This thread has been locked.

If you have a related question, please click the "Ask a related question" button in the top right corner. The newly created question will be automatically linked to this question.

66AK2H12: About MSMC & DDR Starvation Counters and DDR CoS

Part Number: 66AK2H12

Hello all, I hope you are all fine.
I have been experimenting with MSMC & DDR starvation counters and DDR CoS for a while. My primary purpose is to change the allocated throughput on some specific cores. For that purpose, I experimented with the MDMAARB register, and its results were OK. As I said, now I am experimenting with starvation counters and CoS.
My program works as follows;
Caching is enabled in all of the cores. All cores start simultaneously to transfer data from/to L2 to MSMC, MSMC to L2, L2 to DDR, DDR to L2. On the shared memory regions, cores access different portions of the memory. At the beginning and end of transfers, cores initiate their CSL timers to record the time. Then they calculate the throughput values from that time and data size. To prevent measuring mistakes due to caching, I write back the cache to DDR in DDR transfer cases. My transfer size is 16KB for each core, and I tried the project with different core numbers.
As a result, I expected to observe different throughput results for those cores. I changed their register values, but I did not observe anything. The results were very similar to the default cases where the starvation counters and COS settings are default values from TI.
What can be the issue with that? Is it somewhat expected? How can I change the throughput allocated to a core with those registers?
Best Regards.

  • Hi,

    >>>> , cores initiate their CSL timers to record the time. >>>> Isn't TSCL used for time stamp, this is CPU cycle. And timer is CPU/6.

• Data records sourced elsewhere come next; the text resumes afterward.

File: config.mk
export PLATFORM = sky130hd
export DESIGN_NAME = fetch_controller
export DESIGN_NICKNAME = d
export VERILOG_FILES = /design/src/rtl/fetch_pkg.sv /design/src/rtl/fetch_controller.sv
export SDC_FILE = /design/constraint.sdc
export NUM_CORES = 1
export LEC_CHECK = 0
export ABC_CLOCK_PERIOD_IN_PS = 2500
export CAP_MARGIN = 20
export CORE_MARGIN = 3
export CORE_UTILIZATION = 45
export DETAILED_ROUTE_END_ITERATION = 7
export GPL_ROUTABILITY_DRIVEN = 0
export HOLD_SLACK_MARGIN = 0.15
export PLACE_DENSITY_LB_ADDON = 0.08
export SYNTH_ARGS = -nofsm -noshare
export SYNTH_HDL_FRONTEND = slang
export SYNTH_SLANG_ARGS = --single-unit
File: constraint.sdc
create_clock -name i_clk -period 2.5 [get_ports i_clk]
set_input_delay 0.5 -clock i_clk [delete_from_list [all_inputs] [get_ports i_clk]]
set_output_delay 0.5 -clock i_clk [all_outputs]
set_load 0.05 [all_outputs]
File: src/rtl/fetch_pkg.sv
// rtl/fetch_pkg.sv - shared state encoding and defaults for the instruction fetch controller
package fetch_pkg;

  localparam logic [1:0] ST_VEC_LO = 2'd0;
  localparam logic [1:0] ST_VEC_HI = 2'd1;
  localparam logic [1:0] ST_FETCH  = 2'd2;
  localparam logic [1:0] ST_IMM    = 2'd3;

  typedef enum logic [1:0] {
    S_VEC_LO = ST_VEC_LO,
    S_VEC_HI = ST_VEC_HI,
    S_FETCH  = ST_FETCH,
    S_IMM    = ST_IMM
  } fetch_state_e;

  // Opcode bit that flags an instruction followed by a 16-bit immediate word.
  localparam int unsigned TWO_WORD_BIT_DEFAULT = 15;

endpackage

    >>>> My transfer size is 16KB for each core >>>>> Is this the EDMA transfer or CPU? Do you have multiple transfer in parallel or just one transfer a time? What is the throughput number you got? 

    Regards, Eric

  • Yes, I use TSCL. At the beginning of memcpy I record it, and I also record it after transfer completion. Then I take the difference and find the throughput with simple math.

    I used CPU transfers which are parallel multi CPU transfers simultaneously. Also, I have the EDMA versions of those but I will stick to CPU now.

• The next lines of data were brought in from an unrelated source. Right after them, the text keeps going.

===== src/rtl/mmc_mailbox_arbiter_if.sv =====
// ---------------------------------------------------------------------------
// mmc_mailbox_arbiter_if
// System-side pins of the MMC mailbox DPRAM.
//   mbox_gpio_out    : command word {write, ..., address, write data}
//   mbox_gpio_strobe : one-cycle access strobe
//   mbox_csr         : mailbox CSR; byte [7:0] holds read data one cycle
//                      after the strobe
// master modport: the arbiter (drives command + strobe).
// slave modport : the mailbox (returns the CSR).
// ---------------------------------------------------------------------------
interface mmc_mailbox_arbiter_if;
    logic [31:0] mbox_gpio_out;
    logic        mbox_gpio_strobe;
    logic [31:0] mbox_csr;

    modport master (
        output mbox_gpio_out,
        output mbox_gpio_strobe,
        input  mbox_csr
    );

    modport slave (
        input  mbox_gpio_out,
        input  mbox_gpio_strobe,
        output mbox_csr
    );
endinterface


===== src/rtl/mmc_mailbox_arbiter.sv =====
// ---------------------------------------------------------------------------
// mmc_mailbox_arbiter
// Serialises CPU GPIO commands and up to NCLIENTS hardware requesters onto
// the single system-side port of the MMC mailbox. The CPU has fixed priority
// and sees a private shadow CSR that client traffic never touches; clients
// are served round-robin. Each access takes IDLE -> ISSUE -> CAPTURE.
//
// Ports
//   clk, rst         : clock, synchronous active-high reset
//   cpu_gpio_out     : CPU command {[31] write, [30] clear-overrun,
//                      [8+:AW] address, [7:0] data}
//   cpu_gpio_strobe  : one-cycle CPU command strobe
//   cpu_csr          : shadow CSR {[31] overrun, [30] busy,
//                      [8+:AW] last CPU address, [7:0] last CPU read data}
//   client_req/we    : per-client request (held until done) and write flag
//   client_addr      : packed per-client addresses
//   client_wdata     : packed per-client write data
//   client_done      : one-cycle completion pulse per client
//   client_rdata     : shared read data, valid with done and held after
//   mbox             : mailbox pins (master side)
// ---------------------------------------------------------------------------
module mmc_mailbox_arbiter #(
    parameter int NCLIENTS      = 2,
    parameter int ADDRESS_WIDTH = 11
) (
    input  logic                              clk,
    input  logic                              rst,
    input  logic [31:0]                       cpu_gpio_out,
    input  logic                              cpu_gpio_strobe,
    output logic [31:0]                       cpu_csr,
    input  logic [NCLIENTS-1:0]               client_req,
    input  logic [NCLIENTS-1:0]               client_we,
    input  logic [NCLIENTS*ADDRESS_WIDTH-1:0] client_addr,
    input  logic [NCLIENTS*8-1:0]             client_wdata,
    output logic [NCLIENTS-1:0]               client_done,
    output logic [7:0]                        client_rdata,
    mmc_mailbox_arbiter_if.master             mbox
);
    localparam int PW = (NCLIENTS > 1) ? $clog2(NCLIENTS) : 1;

    typedef enum logic [1:0] {ST_IDLE, ST_ISSUE, ST_CAPTURE} state_t;

    state_t                   state_q, state_d;
    logic [31:0]              gpio_out_q, gpio_out_d;
    logic                     strobe_q, strobe_d;
    logic                     sel_cpu_q, sel_cpu_d;
    logic [PW-1:0]            grant_q, grant_d;
    logic [PW-1:0]            rr_q, rr_d;
    logic                     cpu_pend_q, cpu_pend_d;
    logic [31:0]              cpu_word_q, cpu_word_d;
    logic                     overrun_q, overrun_d;
    logic [ADDRESS_WIDTH-1:0] csr_addr_q, csr_addr_d;
    logic [7:0]               csr_data_q, csr_data_d;
    logic [NCLIENTS-1:0]      done_q, done_d;
    logic [7:0]               rdata_q, rdata_d;

    logic [31:0]              client_word [NCLIENTS];
    logic [NCLIENTS-1:0]      client_elig;
    logic                     found;
    logic [PW-1:0]            pick;
    logic                     unused_csr_bits;

    // Only the read-data byte of the mailbox CSR is meaningful here.
    assign unused_csr_bits = ^mbox.mbox_csr[31:8];

    // A client whose done is pulsing still has req high this cycle; it must
    // not be granted a second time.
    assign client_elig = client_req & ~done_q;

    generate
        for (genvar gi = 0; gi < NCLIENTS; gi++) begin : g_client_word
            assign client_word[gi] = {client_we[gi], {(23-ADDRESS_WIDTH){1'b0}},
                                      client_addr[gi*ADDRESS_WIDTH +: ADDRESS_WIDTH],
                                      client_wdata[gi*8 +: 8]};
        end
    endgenerate

    // Round-robin search: first eligible client at or after rr_q.
    always_comb begin
        logic [PW:0] idx;
        found = 1'b0;
        pick  = '0;
        idx   = '0;
        for (int k = 0; k < NCLIENTS; k++) begin
            idx = {1'b0, rr_q} + (PW+1)'(k);
            if (idx >= (PW+1)'(NCLIENTS)) begin
                idx = idx - (PW+1)'(NCLIENTS);
            end
            if (!found && client_elig[idx[PW-1:0]]) begin
                found = 1'b1;
                pick  = idx[PW-1:0];
            end
        end
    end

    always_comb begin
        state_d    = state_q;
        gpio_out_d = gpio_out_q;
        strobe_d   = 1'b0;
        sel_cpu_d  = sel_cpu_q;
        grant_d    = grant_q;
        rr_d       = rr_q;
        cpu_pend_d = cpu_pend_q;
        cpu_word_d = cpu_word_q;
        overrun_d  = overrun_q;
        csr_addr_d = csr_addr_q;
        csr_data_d = csr_data_q;
        done_d     = '0;
        rdata_d    = rdata_q;

        // CPU command capture; a strobe while one is pending is lost.
        if (cpu_gpio_strobe) begin
            if (cpu_pend_q) begin
                overrun_d = 1'b1;
            end else begin
                cpu_pend_d     = 1'b1;
                cpu_word_d     = cpu_gpio_out;
                cpu_word_d[30] = 1'b0;
                if (cpu_gpio_out[30]) begin
                    overrun_d = 1'b0;
                end
            end
        end

        case (state_q)
            ST_IDLE: begin
                if (cpu_pend_q) begin
                    gpio_out_d = cpu_word_q;
                    sel_cpu_d  = 1'b1;
                    strobe_d   = 1'b1;
                    state_d    = ST_ISSUE;
                end else if (found) begin
                    gpio_out_d = client_word[pick];
                    sel_cpu_d  = 1'b0;
                    grant_d    = pick;
                    rr_d       = (pick == PW'(NCLIENTS-1)) ? '0 : pick + 1'b1;
                    strobe_d   = 1'b1;
                    state_d    = ST_ISSUE;
                end
            end
            ST_ISSUE: begin
                state_d = ST_CAPTURE;
            end
            ST_CAPTURE: begin
                // Mailbox RAM is read-first: writes return the old byte too.
                if (sel_cpu_q) begin
                    csr_data_d = mbox.mbox_csr[7:0];
                    csr_addr_d = cpu_word_q[8 +: ADDRESS_WIDTH];
                    cpu_pend_d = 1'b0;
                end else begin
                    rdata_d          = mbox.mbox_csr[7:0];
                    done_d[grant_q]  = 1'b1;
                end
                state_d = ST_IDLE;
            end
            default: begin
                state_d = ST_IDLE;
            end
        endcase
    end

    always_ff @(posedge clk) begin
        if (rst) begin
            state_q    <= ST_IDLE;
            gpio_out_q <= '0;
            strobe_q   <= 1'b0;
            sel_cpu_q  <= 1'b0;
            grant_q    <= '0;
            rr_q       <= '0;
            cpu_pend_q <= 1'b0;
            cpu_word_q <= '0;
            overrun_q  <= 1'b0;
            csr_addr_q <= '0;
            csr_data_q <= '0;
            done_q     <= '0;
            rdata_q    <= '0;
        end else begin
            state_q    <= state_d;
            gpio_out_q <= gpio_out_d;
            strobe_q   <= strobe_d;
            sel_cpu_q  <= sel_cpu_d;
            grant_q    <= grant_d;
            rr_q       <= rr_d;
            cpu_pend_q <= cpu_pend_d;
            cpu_word_q <= cpu_word_d;
            overrun_q  <= overrun_d;
            csr_addr_q <= csr_addr_d;
            csr_data_q <= csr_data_d;
            done_q     <= done_d;
            rdata_q    <= rdata_d;
        end
    end

    always_comb begin
        cpu_csr                       = '0;
        cpu_csr[31]                   = overrun_q;
        cpu_csr[30]                   = cpu_pend_q;
        cpu_csr[8 +: ADDRESS_WIDTH]   = csr_addr_q;
        cpu_csr[7:0]                  = csr_data_q;
    end

    assign mbox.mbox_gpio_out    = gpio_out_q;
    assign mbox.mbox_gpio_strobe = strobe_q;
    assign client_done           = done_q;
    assign client_rdata          = rdata_q;

endmodule


===== src/flat_wrapper.sv =====
// flat-port wrapper written by rule: the top's interface ports become plain ports
module mmc_mailbox_arbiter_flat 
#(
    parameter int NCLIENTS      = 2,
    parameter int ADDRESS_WIDTH = 11
)
  (clk, rst, cpu_gpio_out, cpu_gpio_strobe, cpu_csr, client_req, client_we, client_addr, client_wdata, client_done, client_rdata, mbox_mbox_gpio_out, mbox_mbox_gpio_strobe, mbox_mbox_csr);
  mmc_mailbox_arbiter_if mbox_i ();
  input  logic clk;
  input  logic rst;
  input  logic [31:0] cpu_gpio_out;
  input  logic cpu_gpio_strobe;
  output logic [31:0] cpu_csr;
  input  logic [NCLIENTS-1:0] client_req;
  input  logic [NCLIENTS-1:0] client_we;
  input  logic [NCLIENTS*ADDRESS_WIDTH-1:0] client_addr;
  input  logic [NCLIENTS*8-1:0] client_wdata;
  output logic [NCLIENTS-1:0] client_done;
  output logic [7:0] client_rdata;
  output wire logic [$bits(mbox_i.mbox_gpio_out)-1:0] mbox_mbox_gpio_out;
  output wire logic [$bits(mbox_i.mbox_gpio_strobe)-1:0] mbox_mbox_gpio_strobe;
  input wire logic [$bits(mbox_i.mbox_csr)-1:0] mbox_mbox_csr;
  assign mbox_mbox_gpio_out = mbox_i.mbox_gpio_out;
  assign mbox_mbox_gpio_strobe = mbox_i.mbox_gpio_strobe;
  assign mbox_i.mbox_csr = mbox_mbox_csr;
  mmc_mailbox_arbiter #(.NCLIENTS(NCLIENTS), .ADDRESS_WIDTH(ADDRESS_WIDTH)) u_core (.clk(clk), .rst(rst), .cpu_gpio_out(cpu_gpio_out), .cpu_gpio_strobe(cpu_gpio_strobe), .cpu_csr(cpu_csr), .client_req(client_req), .client_we(client_we), .client_addr(client_addr), .client_wdata(client_wdata), .client_done(client_done), .client_rdata(client_rdata), .mbox(mbox_i));
endmodule

===== config.mk =====
export PLATFORM = sky130hd
export DESIGN_NAME = mmc_mailbox_arbiter_flat
export DESIGN_NICKNAME = d
export VERILOG_FILES = /design/src/rtl/mmc_mailbox_arbiter_if.sv /design/src/rtl/mmc_mailbox_arbiter.sv /design/src/flat_wrapper.sv
export SDC_FILE = /design/constraint.sdc
export NUM_CORES = 1
export LEC_CHECK = 0
export ABC_AREA = 1
export BUFFER_PORTS_ARGS = -buffer_cell sky130_fd_sc_hd__buf_2
export CAP_MARGIN = 0
export CORE_ASPECT_RATIO = 0.8
export CORE_MARGIN = 1.5
export CORE_UTILIZATION = 43
export CTS_CLUSTER_DIAMETER = 100
export DETAILED_ROUTE_END_ITERATION = 10
export PLACE_DENSITY = 0.83
export SYNTH_ARGS = -nofsm -noshare
export SYNTH_HDL_FRONTEND = slang
export SYNTH_SLANG_ARGS = --single-unit

===== constraint.sdc =====
create_clock -name clk -period 1.2 [get_ports clk]
set_clock_uncertainty 0.05 [all_clocks]
set_input_delay 0.36 -clock clk [delete_from_list [all_inputs] [get_ports clk]]
set_output_delay 0.36 -clock clk [all_outputs]
set_load 0.005 [all_outputs]

==> results of run 1 <==
[worst max path at each step]
| stage | startpoint | cells past startpoint | endpoint |
|---|---|---|---|
| final | u_core.cpu_pend_q | 2 | cpu_csr[30] |
| after detailed placement | client_req[1] | 8 | u_core.mbox.mbox_gpio_out[0] |
| after global placement | client_req[1] | 8 | u_core.mbox.mbox_gpio_out[7] |
| after CTS | u_core.cpu_pend_q | 2 | cpu_csr[30] |
| after floorplan | client_req[1] | 7 | u_core.mbox.mbox_gpio_out[10] |
| after global routing | u_core.cpu_pend_q | 2 | cpu_csr[30] |
[report_power, final]
| group | leakage, nW | switching (W) | internal [W] |
|---|---|---|---|
| logic | 2.39 | 0.000849 | 0.000763 |
| clock network | 0.142 | 0.00128 | 0.00163 |
| registers | 0.840 | 0.000159 | 0.00354 |
[cell type report]
cell class	count	area [um2]	area share (%)
sequential	99	2060	32.4
timing repair buffer	190	1460	22.9
multi-input combinational	408	2010	31.6
clock buffer	9	225	3.54
clock inverter	7	76.3	1.20
tap	136	170	2.67
inverter	94	363	5.70
[logic make-up (layout without fill, tap and decap cells)]
logic type             Yosys count  in the layout  synth area share [%]
AO/OA/AOI/OAI                   95             95                  11.2
buffers and inverters          144            300                  14.2
flip-flops                      99             99                  46.1
other                            1             12                0.0873
AND/OR/NAND/NOR                301            301                  28.4
[critical path, stage by stage, from the launching register on]
cell	delay, ps
dfxtp_2	330
buf_6	130
buf_6	110
[timing repair]
item / in CTS / in global routing
setup buffers: 3 / 4
pin swaps: 3 / 17
setup endpoints to repair: 99 / 157
gates resized for setup: 81 / 104
gates cloned: 1 / 4
[sequential cells by signal, summed over array words and instances, names as in the netlist]
register / flops
u_core.overrun_q: 1
u_core.csr_addr_q: 11
u_core.client_done: 2
u_core.client_rdata: 8
u_core.cpu_word_q: 31
u_core.sel_cpu_q: 1
u_core.mbox.mbox_gpio_strobe: 1
u_core.mbox.mbox_gpio_out: 31
u_core.grant_q: 1
u_core.rr_q: 1
u_core.state_q: 2
u_core.cpu_pend_q: 1
u_core.csr_data_q: 8
[cells in the mapped netlist (all sizes together)]
cell and instances:
a211oi 2, a21oi 62, and2 1, buf 26, clkbuf 24, clkinv 1
conb 1, dfxtp 99, inv 93, nand2 157, nand3 52, nand4 1
nor2 87, nor3 3, o21ai 31
[per-layer routing]
layer  GRT usage, %  vias to the layer above  routed length (um)
met5              0                        -                   0
met4           5.45                        0                 132
met3           7.53                       12                 870
met2           36.8                      155                6090
met1           26.9                     2090                5370
li1               -                     2261                   -
[per-stage QoR]
| step | instances | setup slack, ps | hold WS (ps) | utilization, % |
|---|---|---|---|---|
| finish | 943 | -118 | 146 | 65.7 |
| global route | 943 | -146 | 138 | 65.7 |
| CTS | 935 | -123 | 133 | 60.7 |
| detailed placement | 915 | -184 | 379 | 54.8 |
| global placement | 915 | -155 | 359 | 54.8 |
| floorplan | 651 | 2.83 | 351 | - |
==> run metrics, run 1 <==
fillers 879; vias in the first global route around 4000; Synth Warn # 0; Root Buffer Master clkbuf_16; largest net degree at the start of global routing 44; period utilization 110%; core region area ~9700 um2; CP Launch Type flip-flop; setup_tns -2450 ps; Die Ht roughly 92 um; Num CTS Buffers 9; Req. time, crit path approximately 790 ps; mean area per synthesized cell roughly 6.7 um2; Leak Pwr around 3.4 nW; CP Class flip-flop to primary output; Final Wtd Congestion between 0.7 and 0.8; R2R depth 7; I/O pins 184; drt first pass iters 5; I/O Buffers between 100 and 150; largest area contributor in the netlist dfxtp_1; hold buffers post-CTS 0; Syn Inst Count 640; final wirelength between 10000 and 15000 um; Syn-to-layout area delta 48.1%; Synth area leaders dfxtp_1 46%, nand2_1 14%, inv_1 7.9%, nor2_1 7.5%, a21oi_1 7.2%; Placed Area between 5000 and 6000 um2; CTS tree yes; status complete, but fails checks; Total GRT Usage a little over a fifth; FF-to-FF Start u_core.cpu_pend_q; die footprint roughly 11000 um2; post-synth cell types 21; Worst Hold Endpoint u_core.overrun_q; violated checks negative setup slack; Synth Register Bits 99; RSZ-0062 raised after global routing yes; via count between 4000 and 5000; fin. max-slew vios 0; # DRC 0; min Tclk post-route between 1000 and 1500 ps; flop-to-flop setup slack -80 ps; critical path fanouts, max 3; die width approximately 110 um; crit path DAT between 900 and 1000 ps; grt total ovfl 0; initial antenna violation count 0; hpwl dp between 7000 and 8000 um; row cnt 32; CTS Sinks 99; Hold Crit Start cpu_gpio_out[30]; layout cells sized above 1 roughly two fifths; drt initial violations 241; Syn Std Cell Area roughly 4300 um2; Via-to-Cell Ratio 4.79; Setup Viol. Count Final 80; Antenna Violating Nets Remaining 0; VDD IR max approximately 0.0010 V; post-DR wirelength/cell 13.2 um; first-pass GRT wire length 18300 um; Fin. Hold Viols 0; min-delay worst type primary input to flip-flop; Seq/Total Area, Yosys about 46%; Final #Nets between 900 and 1000; PwrDens roughly 1300 nW/um2; cell depth of the worst hold path 2; most frequent cells in the layout 134 x nand2_1, 120 x buf_2, 87 x inv_1, 69 x nor2_1, 63 x dfxtp_2; ant diodes 0; final worst slack -118 ps; clock latency on the worst-skew pair about 340 ps; Worst R2R End u_core.cpu_word_q[11]; clk slew on worst S/H paths ~70 ps; Fmax achieved around 760 MHz; Clock Path Buffers 2; final instance area between 6000 and 7000 um2; starting density of the core around 44%; H-Tree Depth 3; total power about 0.0082 W; Max Cap Viol 0; most common cell after layout, fill and taps aside nand2_1; Critical Path End Type primary output; post-synth top area share approximately 46%
(Power assumes the default switching activity.)
==> inputs of run 2 (changes only) <==
--- a/config.mk
+++ b/config.mk
@@ -13,7 +13,9 @@
 export CORE_UTILIZATION = 43
 export CTS_CLUSTER_DIAMETER = 100
 export DETAILED_ROUTE_END_ITERATION = 10
+export GPL_ROUTABILITY_DRIVEN = 0
 export PLACE_DENSITY = 0.83
+export SETUP_SLACK_MARGIN = 0.05
 export SYNTH_ARGS = -nofsm -noshare
 export SYNTH_HDL_FRONTEND = slang
 export SYNTH_SLANG_ARGS = --single-unit
==> constraint.sdc (replaced) <==
create_clock -name clk -period 1.2 [get_ports clk]
set_clock_uncertainty 0.05 [all_clocks]
set_input_delay 0.36 -clock clk [delete_from_list [all_inputs] [get_ports clk]]
set_output_delay 0.36 -clock clk [all_outputs]
set_load 0.01 [all_outputs]
==> run 2 against run 1 <==
Against the previous run:
- the run still ends with negative setup slack left
- design area rose by 19%
- maximum frequency fell by 7.9%
- worst hold slack improved by 18 ps
- clock power rose by 2%
- via count rose by 15%
- worst setup slack got worse by 110 ps
==> run metrics, run 2 (synthesis results as in run 1) <==
status complete, but fails checks; violated checks negative setup slack; most common cell after layout, fill and taps aside nand2_1; Num CTS Buffers 9; clock latency on the worst-skew pair 340 ps; Setup Viol. Count Final 105; hpwl dp about 8500 um; Via-to-Cell Ratio approximately 5.3; Total GRT Usage a little over a quarter; # DRC 0; Worst Path Buf+Inv 4; Critical Path, Cell by Cell buf_4 -> buf_8 -> nor2_4 -> inv_4 -> buf_12 -> nor2_1 -> nor2_1; R2R depth 7; post-DR wirelength/cell roughly 18 um; VDD IR max a little under 0.0008 V; Syn-to-layout area delta 76.6%; fin. max-slew vios 0; drt first pass iters 5; hold buffers post-CTS 0; clk slew on worst S/H paths around 70 ps; row cnt 32; Leak Pwr ~3.8 nW; CTS Sinks a little under 100; final worst slack -231 ps; Crit path max-delay family buffers and inverters; Fmax achieved ~700 MHz; Max Cap Viol 0; ant diodes 0; min-delay worst type primary input to flip-flop; RSZ-0062 raised after global routing yes; Die Ht between 90 and 100 um; Finished Layout Cells between 900 and 1000; Antenna Violating Nets Remaining 0; critical path's slowest cell dfxtp_4; starting density of the core around 44%; H-Tree Depth 3; Critical Path Stages 7; I/O Buffers between 100 and 150; CTS tree yes; CP Class flip-flop to flip-flop; Seq. cell area roughly 2100 um2; Placed Cells ~900; worst hold margin approximately 160 ps; layout cells sized above 1 ~54%; cell depth of the worst hold path 2; Fin. Hold Viols 0; Clock Path Buffers 2; first-pass GRT wire length roughly 22000 um; most frequent cells in the layout 112 x nand2_1, 85 x buf_2, 83 x inv_1, 78 x buf_6, 60 x dfxtp_2; min Tclk post-route about 1400 ps; multi-input logic area ~2400 um2; die width roughly 110 um; crit path DAT ~1600 ps; Final #Nets between 900 and 1000; Placed Area approximately 5400 um2; CP Launch Type flip-flop; setup_tns -13180 ps; critical path fanouts, max 13; largest net degree at the start of global routing 30; Critical Path End Type flip-flop; Req. time, crit path between 1000 and 1500 ps; drt initial violations about 370; final instance area around 7600 um2; core region area 9690 um2; PwrDens ~1200 nW/um2; via count 5212; grt total ovfl 0; die footprint roughly 11000 um2; I/O pins around 180; CP most frequent cell nor2_1; vias in the first global route ~4600; Root Buffer Master clkbuf_16; CP max stage delay 360 ps; initial antenna violation count 1; period utilization 119%; fillers 600; final wirelength around 18000 um
==> run 2: changes by cell type in the layout (fill, tap and decap cells not counted), sizes merged <==
cell,before,now
clkbuf,13,17
clkinv,4,1
clkinvlp,2,3
buf,186,220
bufbuf,0,2
==> run 2: report_power, final <==
group | switching, W | internal, W | leakage (nW) | total [W]
combinational | 0.00124 | 0.00112 | 2.78 | 0.00236
sequential | 0.000191 | 0.00354 | 0.841 | 0.00373
clock | 0.00130 | 0.00168 | 0.138 | 0.00298
==> run 2: routing by layer <==
| metal | GRT usage, % | wire length [um] | share of wire (%) | vias to the layer above |
|---|---|---|---|---|
| met1 | 33.7 | 6520 | 37 | 2467 |
| li1 | - | - | - | 2345 |
| met5 | 0 | 12 | 0.067 | - |
| met2 | 45.2 | 8670 | 49 | 318 |
| met3 | 7.26 | 1680 | 9.4 | 80 |
| met4 | 9.57 | 947 | 5.3 | 2 |
==> run 2: cell type report <==
cell class | instances | area share, %
clock buffers | 11 | 3.20
clock inverters | 5 | 0.808
inverters | 94 | 4.75
multi-input cells | 408 | 32.1
flip-flops and latches | 99 | 27.4
well taps | 136 | 2.24
repair buffers | 228 | 29.6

    For example, let's say 7 cores do simultaneous DDR to L2SRAM transfers. DDR is enabled as cacheable. For each core, I get around 1500MB/s throughput values. In addition to that modifying MSMC SBND counters or DDR COS settings and values does not affect this value too much. I put one core in the best counter values the rest of the core to the worst values for example.

    It is only +-30MB/s with those values.

  • Hi,

    >>>>>For each core, I get around 1500MB/s throughput values. >>>>>>Can you double check this number? I am not sure you can get such high throughput using CPU. I don't have the number on my hands but I think it is hundreds MB/s ballpak. Are you able to use a big data chuck, like 64KB or 128KB for memcpy?

    There is some number for DDR COS on Keystone I device, the test uses EDMA. See attached PDF. You may see the same on KS II if using EDMA.

    Regards, Eric

     7367.sprabk5a_throughput.pdf

  • Also for those data chunks such as 64KB or 128KB I have similar results. My results seem OK for me when I consider this document  (page 36) ;

    6283.8371.K2 SOC Memory Performance.doc

  • Is there a reason for this issue?